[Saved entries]
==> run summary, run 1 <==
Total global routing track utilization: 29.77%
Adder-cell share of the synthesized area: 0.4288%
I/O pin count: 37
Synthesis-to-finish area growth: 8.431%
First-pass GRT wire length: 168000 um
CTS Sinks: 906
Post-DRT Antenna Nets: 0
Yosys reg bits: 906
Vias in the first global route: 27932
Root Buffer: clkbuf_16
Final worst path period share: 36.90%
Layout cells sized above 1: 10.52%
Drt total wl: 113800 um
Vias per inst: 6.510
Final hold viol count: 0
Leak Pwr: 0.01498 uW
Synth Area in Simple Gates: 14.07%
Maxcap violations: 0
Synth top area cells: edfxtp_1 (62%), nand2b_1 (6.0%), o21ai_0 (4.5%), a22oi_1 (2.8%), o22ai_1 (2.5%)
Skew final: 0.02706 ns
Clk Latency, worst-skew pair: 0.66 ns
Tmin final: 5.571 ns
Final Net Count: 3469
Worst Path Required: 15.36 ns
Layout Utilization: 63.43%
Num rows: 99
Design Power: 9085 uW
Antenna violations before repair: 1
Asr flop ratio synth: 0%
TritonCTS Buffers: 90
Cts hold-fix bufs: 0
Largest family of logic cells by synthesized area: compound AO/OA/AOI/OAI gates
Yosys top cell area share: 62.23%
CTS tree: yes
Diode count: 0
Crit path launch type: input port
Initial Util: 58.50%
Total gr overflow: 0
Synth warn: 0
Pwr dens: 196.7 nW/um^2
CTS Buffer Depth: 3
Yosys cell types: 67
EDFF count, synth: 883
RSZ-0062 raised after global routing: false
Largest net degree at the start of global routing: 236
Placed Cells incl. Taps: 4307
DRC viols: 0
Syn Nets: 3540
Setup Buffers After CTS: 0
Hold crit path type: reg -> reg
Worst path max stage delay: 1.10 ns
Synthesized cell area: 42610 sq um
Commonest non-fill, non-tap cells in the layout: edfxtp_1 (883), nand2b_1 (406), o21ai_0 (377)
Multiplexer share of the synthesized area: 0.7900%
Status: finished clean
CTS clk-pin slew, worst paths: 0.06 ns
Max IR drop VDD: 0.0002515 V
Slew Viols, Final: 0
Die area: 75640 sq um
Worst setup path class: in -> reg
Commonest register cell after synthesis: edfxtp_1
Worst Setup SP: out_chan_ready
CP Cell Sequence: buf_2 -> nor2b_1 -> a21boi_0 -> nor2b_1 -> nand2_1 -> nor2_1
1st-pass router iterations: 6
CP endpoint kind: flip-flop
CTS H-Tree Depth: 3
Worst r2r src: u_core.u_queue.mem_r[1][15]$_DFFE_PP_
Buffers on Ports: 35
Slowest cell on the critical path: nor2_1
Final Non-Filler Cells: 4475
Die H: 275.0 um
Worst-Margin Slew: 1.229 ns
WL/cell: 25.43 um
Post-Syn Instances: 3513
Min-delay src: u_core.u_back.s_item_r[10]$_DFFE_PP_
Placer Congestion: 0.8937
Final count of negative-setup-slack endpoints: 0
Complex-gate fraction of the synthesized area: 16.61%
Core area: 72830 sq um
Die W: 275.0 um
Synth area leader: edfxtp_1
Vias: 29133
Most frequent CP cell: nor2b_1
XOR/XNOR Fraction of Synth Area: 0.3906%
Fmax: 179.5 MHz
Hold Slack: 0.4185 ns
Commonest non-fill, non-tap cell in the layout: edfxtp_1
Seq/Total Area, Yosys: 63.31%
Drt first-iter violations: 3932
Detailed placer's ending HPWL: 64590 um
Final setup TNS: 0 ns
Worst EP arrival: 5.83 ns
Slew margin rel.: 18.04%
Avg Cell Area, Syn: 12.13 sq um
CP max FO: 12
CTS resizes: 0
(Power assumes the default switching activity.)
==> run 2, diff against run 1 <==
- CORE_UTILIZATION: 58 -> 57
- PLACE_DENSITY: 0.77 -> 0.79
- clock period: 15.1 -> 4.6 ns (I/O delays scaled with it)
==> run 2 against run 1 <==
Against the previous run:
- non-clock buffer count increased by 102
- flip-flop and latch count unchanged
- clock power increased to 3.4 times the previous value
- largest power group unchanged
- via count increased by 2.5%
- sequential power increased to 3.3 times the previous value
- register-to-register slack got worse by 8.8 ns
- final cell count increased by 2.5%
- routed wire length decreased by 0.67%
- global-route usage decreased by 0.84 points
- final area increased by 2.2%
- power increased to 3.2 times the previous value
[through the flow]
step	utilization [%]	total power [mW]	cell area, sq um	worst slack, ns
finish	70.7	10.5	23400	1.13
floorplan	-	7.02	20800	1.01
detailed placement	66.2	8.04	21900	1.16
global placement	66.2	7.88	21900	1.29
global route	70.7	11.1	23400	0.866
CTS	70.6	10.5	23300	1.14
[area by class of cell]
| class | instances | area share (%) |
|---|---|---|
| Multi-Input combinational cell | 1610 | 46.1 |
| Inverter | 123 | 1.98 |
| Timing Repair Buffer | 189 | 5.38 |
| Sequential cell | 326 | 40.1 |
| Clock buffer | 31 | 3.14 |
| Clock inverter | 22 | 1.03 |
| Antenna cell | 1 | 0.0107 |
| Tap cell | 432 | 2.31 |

▸ **TASK TO CARRY OUT**
Extract every line from the records above that contains the word "register".

▸ **RESULT**
Commonest register cell after synthesis: edfxtp_1
- register-to-register slack got worse by 8.8 ns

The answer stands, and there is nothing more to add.